PublisherUser: PublisherUser group members can publish data from an IBM® InfoSphere® Master Data Management instance, through the MDM Publisher tool, into IBM Match 360. PublisherUser members can onboard data sources, customize the data model, and view or create jobs. PublisherUser users can also view and manage governed data.
EntityViewer: EntityViewer group members have read-only permission in an IBM Match 360 instance. They can view the master data, the model, the results of matching, and ongoing jobs.

Table 1. IBM Match 360 user groups and permissions
Groups	Entity maintenance tasks	Model tasks	Matching tasks	Jobs tasks	Configuration tasks	Pair review tasks
DataEngineer	read, write, manage	read, write, manage	read, write, manage	read, write, manage	read, write, manage	none
DataSteward	read, write	read	read, write	read	none	read, write
PublisherUser	read, write, manage	read, write, manage	none	read, write	none	none
EntityViewer	read	read	read	read	none	none

You must assign at least one of the four IBM Match 360 roles to give a user access to the service. There are two methods of managing IBM Match 360 user access:

By using the Cloud Pak for Data API
By using the Cloud Pak for Data web client

Using the Cloud Pak for Data API to give users access to IBM Match 360

Manage IBM Match 360 user permissions by using the Cloud Pak for Data API and the mdm-assign-user-groups.sh sample script.

Before you begin: Download the sample scripts archive file to help you to manage users and groups through the API. The archive file contains the following sample scripts:

mdm-create-groups.sh
mdm-assign-user-groups.sh

In this procedure, you'll use the mdm-assign-user-groups.sh script to grant IBM Match 360 permissions to users through the Cloud Pak for Data API.

To add users to the IBM Match 360 user groups:

Log in to the Cloud Pak for Data cluster as an administrator user with sufficient permissions to perform this task.
```
oc login ${OCP_URL} --username ${OCP_USERNAME} --password ${OCP_PASSWORD}
```

Create a user and assign them to the IBM Match 360 user groups that you created in the previous step. Run the following command:

./mdm-assign-user-groups.sh -u ADMIN-USER -p ADMIN-PASSWORD -n ${PROJECT_CPD_INST_OPERANDS} -m MATCH360-USER-NAME -w MATCH360-USER-PASSWORD -g MATCH360-USER-GROUP

Replace the following values:

Variable	Replace with
`ADMIN-USER`	The Cloud Pak for Data `admin` user.
`ADMIN-PASSWORD`	The password of the Cloud Pak for Data `admin` user.
`MATCH360-USER-NAME`	The user name of the IBM Match 360 user. If the user does not exist in Cloud Pak for Data, the script will create a new user before assigning them to the IBM Match 360 user group.
`MATCH360-USER-PASSWORD`	The password of the IBM Match 360 user.
`MATCH360-USER-GROUP`	The IBM Match 360 user group that you want to assign the user to. One of: DataEngineer DataSteward EntityViewer PublisherUser You can add a user to only one group at a time. If you wish to assign a user to more than one IBM Match 360 user group, rerun the script for each user group you want to assign the user to.

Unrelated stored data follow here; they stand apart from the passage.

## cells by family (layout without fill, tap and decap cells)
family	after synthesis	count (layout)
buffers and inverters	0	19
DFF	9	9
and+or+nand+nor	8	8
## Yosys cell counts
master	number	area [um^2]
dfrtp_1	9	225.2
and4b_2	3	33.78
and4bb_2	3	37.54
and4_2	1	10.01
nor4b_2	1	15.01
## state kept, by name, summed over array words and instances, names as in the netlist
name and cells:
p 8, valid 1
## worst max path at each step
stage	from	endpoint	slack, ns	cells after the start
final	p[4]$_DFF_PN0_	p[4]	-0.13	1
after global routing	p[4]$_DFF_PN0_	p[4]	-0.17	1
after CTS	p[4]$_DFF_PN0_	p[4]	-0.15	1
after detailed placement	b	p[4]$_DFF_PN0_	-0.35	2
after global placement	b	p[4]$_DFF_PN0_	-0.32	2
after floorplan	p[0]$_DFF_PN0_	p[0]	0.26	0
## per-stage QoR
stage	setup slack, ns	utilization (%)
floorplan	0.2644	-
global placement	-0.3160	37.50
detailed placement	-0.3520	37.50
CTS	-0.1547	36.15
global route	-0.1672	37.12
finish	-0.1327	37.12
<file path="config.mk">
export PLATFORM = sky130hd
export DESIGN_NAME = apb_master
export DESIGN_NICKNAME = d
export VERILOG_FILES = /design/src/rtl/apb_master_pkg.sv /design/src/rtl/apb_master.sv
export SDC_FILE = /design/constraint.sdc
export NUM_CORES = 1
export LEC_CHECK = 0
export BUFFER_PORTS_ARGS = -buffer_cell sky130_fd_sc_hd__buf_2
export CAP_MARGIN = 15
export CELL_PAD_IN_SITES_DETAIL_PLACEMENT = 1
export CELL_PAD_IN_SITES_GLOBAL_PLACEMENT = 1
export CORE_UTILIZATION = 39
export DETAILED_ROUTE_END_ITERATION = 10
export GPL_ROUTABILITY_DRIVEN = 1
export GPL_TIMING_DRIVEN = 0
export PLACE_DENSITY = 0.93
export SYNTH_ARGS = -nofsm -noshare
export SYNTH_HDL_FRONTEND = slang
export SYNTH_SLANG_ARGS = --single-unit
</file>
<file path="constraint.sdc">
create_clock -name PCLK -period 3.7 [get_ports PCLK]
set_input_delay 1.11 -clock PCLK [delete_from_list [all_inputs] [get_ports PCLK]]
set_output_delay 1.11 -clock PCLK [all_outputs]
set_load 0.01 [all_outputs]
</file>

Using the Cloud Pak for Data web client to give users access to IBM Match 360

By using the Cloud Pak for Data web client's access control tools, you can manage the users for the IBM Match 360 service.

To grant access to additional IBM Match 360 users, use the Cloud Pak for Data web client to add users and assign them to one of the IBM Match 360 user groups:

DataEngineer
DataSteward
EntityViewer
PublisherUser

To create users and manage permissions by assigning groups in the web client, log in to Cloud Pak for Data. From the navigation menu, choose Administration > Access control. For more information, see Managing access to the platform.

What to do next

After you have assigned IBM Match 360 access to users, they can begin using the service. For information about using IBM Match 360, see Managing master data.